The walls of the store-restaurant are still lined with upright bottles arranged in six categories: silky white, crisp white, rich white, fruity red, mellow red and robust red. White linens and fresh flowers complete the scene.
The result is a marvelous place to snack after work; the small plates are enough to constitute supper if you order a couple. Better yet, it's a fun all-round experience on Saturdays: a $30 three-course dinner, with three wines matched by an expert. Verstraete says he always starts by choosing the wines; the menu evolves from there.
New Year's Eve will be more elaborate at $100 a couple, with a Champagne toast at midnight. Call quickly for a chance at a seat.
Because the kitchen is tiny, Verstraete works with a limited menu. On Saturdays (reservations required), dinner includes just two choices of entrée, plus coffee and dessert.
On a recent weekend, the first course was watercress and pink grapefruit salad with toasted walnuts: the greens ultra-fresh, the dressing light, the jumbo walnut halves crisp and plentiful, not just a garnish. The salad was outstanding, but the star of the course was a small serving of zippy Mauritson Sauvignon Blanc 2009 — which had a distinctly grapefruit tang.
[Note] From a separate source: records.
<file path="config.mk">
export PLATFORM = sky130hd
export DESIGN_NAME = lexeme_class_recognizer
export DESIGN_NICKNAME = d
export VERILOG_FILES = /design/src/rtl/lcr_pkg.sv /design/src/rtl/lexeme_class_recognizer.sv
export SDC_FILE = /design/constraint.sdc
export NUM_CORES = 1
export LEC_CHECK = 0
export CAP_MARGIN = 20
export CELL_PAD_IN_SITES_DETAIL_PLACEMENT = 2
export CELL_PAD_IN_SITES_GLOBAL_PLACEMENT = 2
export CORE_MARGIN = 5
export CORE_UTILIZATION = 38
export CTS_BUF_LIST = sky130_fd_sc_hd__clkbuf_16
export CTS_CLUSTER_DIAMETER = 100
export DETAILED_ROUTE_END_ITERATION = 6
export DONT_BUFFER_PORTS = 1
export GPL_TIMING_DRIVEN = 0
export HOLD_SLACK_MARGIN = 0.05
export PLACE_DENSITY = 0.84
export SYNTH_ARGS = -nofsm -noshare
export SYNTH_HDL_FRONTEND = slang
export SYNTH_SLANG_ARGS = --single-unit
</file>
<file path="constraint.sdc">
create_clock -name clock -period 3.6 [get_ports clock]
set_input_delay 0.54 -clock clock [delete_from_list [all_inputs] [get_ports clock]]
set_output_delay 0.54 -clock clock [all_outputs]
set_load 0.05 [all_outputs]
</file>
<file path="src/rtl/lcr_pkg.sv">
// Shared types and constants for the lexeme class recognizer.
package lcr_pkg;

   // Class codes returned with the final character of a lexeme
   typedef enum logic [2:0] {
      CLS_KEYWORD = 3'd0,
      CLS_IDENT   = 3'd1,
      CLS_OPER    = 3'd2,
      CLS_SEP     = 3'd3,
      CLS_BRACKET = 3'd4,
      CLS_NUMBER  = 3'd5,
      CLS_UNKNOWN = 3'd6
   } token_class_type;

   // Progress of the numeric-literal check
   typedef enum logic [1:0] {
      PH_INT  = 2'd0,
      PH_DOT  = 2'd1,
      PH_FRAC = 2'd2,
      PH_REJ  = 2'd3
   } number_phase_type;

   localparam int NUM_KEYWORDS = 8;
   localparam int POS_W        = 3;

   // Keyword text, first character in the lowest byte, zero padded to 8 bytes
   localparam logic [63:0] KW_TEXT [NUM_KEYWORDS] = '{
      64'h0000_0000_0000_6669,   // if
      64'h0000_0000_0074_6E69,   // int
      64'h0000_0000_7261_6863,   // char
      64'h0000_0000_6573_6C65,   // else
      64'h0000_0000_6469_6F76,   // void
      64'h0000_0074_616F_6C66,   // float
      64'h0000_656C_6275_6F64,   // double
      64'h0000_6E72_7574_6572    // return
   };

   localparam logic [POS_W-1:0] KW_LEN [NUM_KEYWORDS] = '{
      3'd2, 3'd3, 3'd4, 3'd4, 3'd4, 3'd5, 3'd6, 3'd6
   };

   localparam logic [POS_W-1:0] POS_MAX = 3'd7;

endpackage

</file>
<file path="src/rtl/lexeme_class_recognizer.sv">
// Top level of the lexeme class recognizer: per-character state and class output.
//
//   channel | dir | tdata fields (low bit up)     | tuser / tlast
//   --------+-----+-------------------------------+-----------------------------
//   req_    | in  | ch[7:0]                       | tlast = final character
//   rsp_    | out | token_class[2:0], zeros [7:3] | none
//
// One character is taken every cycle unless a pending result is stalled; the
// per-character state update and the
// class decision are one level of logic between the state registers and the
// result register. A class transaction leaves in the cycle after the final
// character is taken. Reset clears the lexeme state and drops any pending result.
// A stalled result holds; a new character is still taken when the pending result is taken in the same cycle.
module lexeme_class_recognizer (
   input  logic       clock,
   input  logic       reset,
   input  logic       req_tvalid,
   output logic       req_tready,
   input  logic [7:0] req_tdata,    // [7:0] ch
   input  logic       req_tlast,
   output logic       rsp_tvalid,
   input  logic       rsp_tready,
   output logic [7:0] rsp_tdata     // [2:0] token_class, [7:3] zero
);

   // character helpers
   function automatic logic is_letter(input logic [7:0] c);
      return (c >= 8'h61 && c <= 8'h7A) || (c >= 8'h41 && c <= 8'h5A);
   endfunction

   function automatic logic is_digit(input logic [7:0] c);
      return c >= 8'h30 && c <= 8'h39;
   endfunction

   function automatic logic is_oper(input logic [7:0] c);
      return c == 8'h2B || c == 8'h2D || c == 8'h2A || c == 8'h2F || c == 8'h21 ||
             c == 8'h26 || c == 8'h25 || c == 8'h3D || c == 8'h3C || c == 8'h3E ||
             c == 8'h7E || c == 8'h7C || c == 8'h5E;
   endfunction

   function automatic logic is_bracket(input logic [7:0] c);
      return c == 8'h28 || c == 8'h29 || c == 8'h7B || c == 8'h7D ||
             c == 8'h5B || c == 8'h5D;
   endfunction

   function automatic logic is_sep(input logic [7:0] c);
      return c == 8'h3A || c == 8'h3B || c == 8'h2C || c == 8'h22;
   endfunction

   localparam logic [7:0] CH_UNDERSCORE = 8'h5F;
   localparam logic [7:0] CH_DOT        = 8'h2E;
   localparam logic [7:0] CH_QUOTE      = 8'h27;

   logic [lcr_pkg::POS_W-1:0]        pos_ff, pos_in;
   logic [lcr_pkg::NUM_KEYWORDS-1:0] cand_ff, cand_in;
   logic                             idok_ff, idok_in;
   logic [7:0]                       first_ff, first_in;
   lcr_pkg::number_phase_type        phase_ff, phase_in;
   logic                             rsp_valid_ff, rsp_valid_in;
   lcr_pkg::token_class_type         rsp_class_ff, rsp_class_in;

   logic                             accept;
   logic                             kw_hit;
   logic [7:0]                       ch;
   logic                             first_pos;
   lcr_pkg::token_class_type         cls;

   assign ch         = req_tdata;
   assign first_pos  = (pos_ff == '0);
   assign req_tready = !rsp_valid_ff || rsp_tready;
   assign accept     = req_tvalid && req_tready;

   // narrow the keyword candidates by the current character
   always_comb begin
      cand_in = '0;
      kw_hit  = 1'b0;
      for (int k = 0; k < lcr_pkg::NUM_KEYWORDS; k++) begin
         if (cand_ff[k] && pos_ff < lcr_pkg::KW_LEN[k] &&
             ch == lcr_pkg::KW_TEXT[k][{pos_ff, 3'b000} +: 8]) begin
            cand_in[k] = 1'b1;
            if (lcr_pkg::KW_LEN[k] == lcr_pkg::POS_W'(pos_ff + 1'b1)) begin
               kw_hit = 1'b1;
            end
         end
      end
   end

   // advance identifier, number and first-character tracking
   always_comb begin
      if (first_pos) begin
         idok_in  = is_letter(ch) || ch == CH_UNDERSCORE;
         phase_in = is_digit(ch) ? lcr_pkg::PH_INT :
                    (ch == CH_DOT ? lcr_pkg::PH_DOT : lcr_pkg::PH_REJ);
         first_in = ch;
      end else begin
         idok_in  = idok_ff && (is_letter(ch) || is_digit(ch) || ch == CH_UNDERSCORE);
         first_in = first_ff;
         unique case (phase_ff)
            lcr_pkg::PH_INT: begin
               phase_in = is_digit(ch) ? lcr_pkg::PH_INT :
                          (ch == CH_DOT ? lcr_pkg::PH_DOT : lcr_pkg::PH_REJ);
            end
            lcr_pkg::PH_DOT, lcr_pkg::PH_FRAC: begin
               phase_in = is_digit(ch) ? lcr_pkg::PH_FRAC : lcr_pkg::PH_REJ;
            end
            default: begin
               phase_in = lcr_pkg::PH_REJ;
            end
         endcase
      end
      pos_in = (pos_ff == lcr_pkg::POS_MAX) ? lcr_pkg::POS_MAX
                                            : lcr_pkg::POS_W'(pos_ff + 1'b1);
   end

   // pick the class in priority order
   always_comb begin
      priority if (kw_hit) begin
         cls = lcr_pkg::CLS_KEYWORD;
      end else if (idok_in) begin
         cls = lcr_pkg::CLS_IDENT;
      end else if (is_oper(first_in)) begin
         cls = lcr_pkg::CLS_OPER;
      end else if (is_sep(first_in) || (first_pos && first_in == CH_QUOTE)) begin
         cls = lcr_pkg::CLS_SEP;
      end else if (is_bracket(first_in)) begin
         cls = lcr_pkg::CLS_BRACKET;
      end else if (phase_in == lcr_pkg::PH_INT || phase_in == lcr_pkg::PH_FRAC) begin
         cls = lcr_pkg::CLS_NUMBER;
      end else begin
         cls = lcr_pkg::CLS_UNKNOWN;
      end
   end

   // load the result register on the final character, drop it once taken
   always_comb begin
      rsp_valid_in = rsp_valid_ff && !rsp_tready;
      rsp_class_in = rsp_class_ff;
      if (accept && req_tlast) begin
         rsp_valid_in = 1'b1;
         rsp_class_in = cls;
      end
   end

   // hold lexeme state; return to the start state after the final character
   always_ff @(posedge clock) begin
      if (reset) begin
         pos_ff       <= '0;
         cand_ff      <= '1;
         idok_ff      <= 1'b1;
         first_ff     <= '0;
         phase_ff     <= lcr_pkg::PH_INT;
         rsp_valid_ff <= 1'b0;
      end else begin
         rsp_valid_ff <= rsp_valid_in;
         if (accept) begin
            if (req_tlast) begin
               pos_ff   <= '0;
               cand_ff  <= '1;
               idok_ff  <= 1'b1;
               first_ff <= '0;
               phase_ff <= lcr_pkg::PH_INT;
            end else begin
               pos_ff   <= pos_in;
               cand_ff  <= cand_in;
               idok_ff  <= idok_in;
               first_ff <= first_in;
               phase_ff <= phase_in;
            end
         end
      end
   end

   // result payload
   always_ff @(posedge clock) begin
      rsp_class_ff <= rsp_class_in;
   end

   assign rsp_tvalid = rsp_valid_ff;
   assign rsp_tdata  = {5'b00000, rsp_class_ff};

endmodule

</file>
==> Word-level counts from Yosys, hierarchy flattened <==
Index checks and enable logic that the tools add are counted.
W data, S select, Z words.
{ "word_totals": {"mem_count": 0, "wordCells": 174, "latch_bits": 0, "romBits": 0, "out_inout_bits": 10, "in_bits": 13, "reg_bits": 26, "mem_bits_rw": 0} }
{ "op_classes": {"n_addsub": 1, "div_mod_pow": 0, "shifts": 8, "n_eq_ne": 43, "bitwise": 0, "multipliers": 0, "magnitude_cmp": 11, "reduce_logical": 59, "mux": 43} }
{ "ops": {"columns": ["op", "count"], "rows": [
  ["$shiftx A64 B7 Y8 const A", 8],
  ["$eq A8 B6 Y1 const B", 18],
  ["$eq A8 B7 Y1 const B", 8],
  ["$eq A8 B8 Y1", 8],
  ["$mux W1", 29],
  ["$logic_or A1 B1 Y1", 27],
  ["$logic_and A1 B1 Y1", 24],
  ["$mux W8", 3],
  ["$ge A8 B7 Y1 const B", 2],
  ["$le A8 B7 Y1 const B", 2],
  ["$mux W2", 8],
  ["$eq A3 B3 Y1 const A", 3],
  ["$lt A3 B3 Y1 const B", 3],
  ["$ge A8 B6 Y1 const B", 1],
  ["$le A8 B6 Y1 const B", 1],
  ["$eq A2 B3 Y1 const A", 2],
  ["$lt A3 B2 Y1 const B", 2],
  ["$mux W3", 2],
  ["$eq A2 B2 Y1 const B", 2],
  ["$logic_not A2 Y1", 2],
  ["$pmux W2 S2", 1],
  ["$reduce_or A2 Y1", 2],
  ["$reduce_or A4 Y1", 1],
  ["$add A3 B1 Y3 const B", 1],
  ["other kinds (4)", 5]
]} }

==> Longest topological paths before layout <==
Gate-level depths: netlist of run 1.
{ "logic_depth": {"word_depth": 19, "mapped_depth": 12} }

==> Worst setup path after synthesis of run 1 <==
No wires, ideal clock.
{ "synth_path": {"path_kind": "reg-to-reg", "from": "reg pos_ff[0] in the netlist's numbering", "to": "reg rsp_class_ff[0], data pin", "setup_ns": 0.267, "slack_ns": 0.834, "path_buffers": 2, "path_stages_with_launch": 11, "arrival_time_ns": 2.499, "cell_sequence": "dfxtp_1 clkbuf_1 inv_1 ha_1 clkbuf_1 xor2_1 o32a_1 a2111oi_0 a31oi_1 o211ai_2 a22oi_1"} }
{ "synth_between": {"elab_chain_len": 18, "elab_cells_between_ends": 117, "cone_classes": "1 x add/sub; 5 x order compare; 38 x eq/ne; 8 x shift; 24 x mux; 41 x reduce/logical"} }
{ "synth_rtl": {"columns": ["item", "line", "source"], "rows": [
  ["from (decl)", "lexeme_class_recognizer.sv:54", "logic [lcr_pkg::POS_W-1:0] pos_ff, pos_in;"],
  ["from (signal assigned)", "lexeme_class_recognizer.sv:163", "pos_ff <= pos_in;"],
  ["$shiftx A64 B7 Y8, or another cell as far along", "lexeme_class_recognizer.sv:79", "ch == lcr_pkg::KW_TEXT[k][{pos_ff, 3'b000} +: 8]) begin"],
  ["$eq A8 B8 Y1, or another cell as far along", "lexeme_class_recognizer.sv:79", null],
  ["$logic_and A1 B1 Y1 / $mux W1 (equally long branches)", "lexeme_class_recognizer.sv:78, lexeme_class_recognizer.sv:81", null],
  ["$mux W1", "lexeme_class_recognizer.sv:78", "if (cand_ff[k] && pos_ff < lcr_pkg::KW_LEN[k] &&"],
  ["$mux W1", "lexeme_class_recognizer.sv:81", "if (lcr_pkg::KW_LEN[k] == lcr_pkg::POS_W'(pos_ff + 1'b1)) begin"],
  ["$mux W1", "lexeme_class_recognizer.sv:78", null],
  ["$mux W1", "lexeme_class_recognizer.sv:81", null],
  ["$mux W1", "lexeme_class_recognizer.sv:78", null],
  ["[2 not listed]", null, null],
  ["$mux W1", "lexeme_class_recognizer.sv:81", null],
  ["$mux W1", "lexeme_class_recognizer.sv:78", null],
  ["$mux W1", "lexeme_class_recognizer.sv:81", null],
  ["$mux W1", "lexeme_class_recognizer.sv:78", null],
  ["$mux W1", "lexeme_class_recognizer.sv:81", null],
  ["$mux W1", "lexeme_class_recognizer.sv:78", null],
  ["$mux W1", "lexeme_class_recognizer.sv:81", null],
  ["$mux W1", "lexeme_class_recognizer.sv:78", null],
  ["to (signal assigned)", "lexeme_class_recognizer.sv:175", "rsp_class_ff <= rsp_class_in;"],
  ["to (decl)", "lexeme_class_recognizer.sv:60", "lcr_pkg::token_class_type rsp_class_ff, rsp_class_in;"]
]} }
Several ways; a longest one is shown, not always the timed one.
A chain may end at the register's enable or synchronous reset.

==> Worst setup path after layout of run 1 <==
{ "layout_path": {"from": "reg pos_ff[1] in the netlist's numbering", "to": "reg rsp_class_ff[0], data pin"} }
The elaborated chain is that of the path after synthesis.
The wine ($25 a bottle; 10 percent discount for Saturday diners) came from Mauritson Estate Wines in the Dry Creek Valley of Sonoma County. See mauritsonwines.com for a quick lesson on how their wines get the way they are. The grapes for the Sauvignon Blanc, for example, are grown next to a creek, which lengthens the growing season, making the wine richer, while the sand and rock in the soil impart the illusion of citrus, the makers say.
The cheese and charcuterie course was a bit disappointing in the food but spectacular in the Mauritson Cabernet 2007. The cheeses were served cold and were a bland Bel Paese, cheddar and dill Havarti. When we replied honestly to the host's "How do you like the cheese?" he brought a fantastic aged Gouda, pungent, dry and crisp (in flavor). Both the more humdrum cheeses and two Goudas are available when ordering cheese a la carte on weeknights.
I can't credit most of the Mauritson family's description of their Cabernet: "aromas of dust...both juicy and serious...tobacco and sweet oak...as the wine moves back on the palate, it gains focus." But it definitely is "explosive in the nose" — please take the time to inhale first.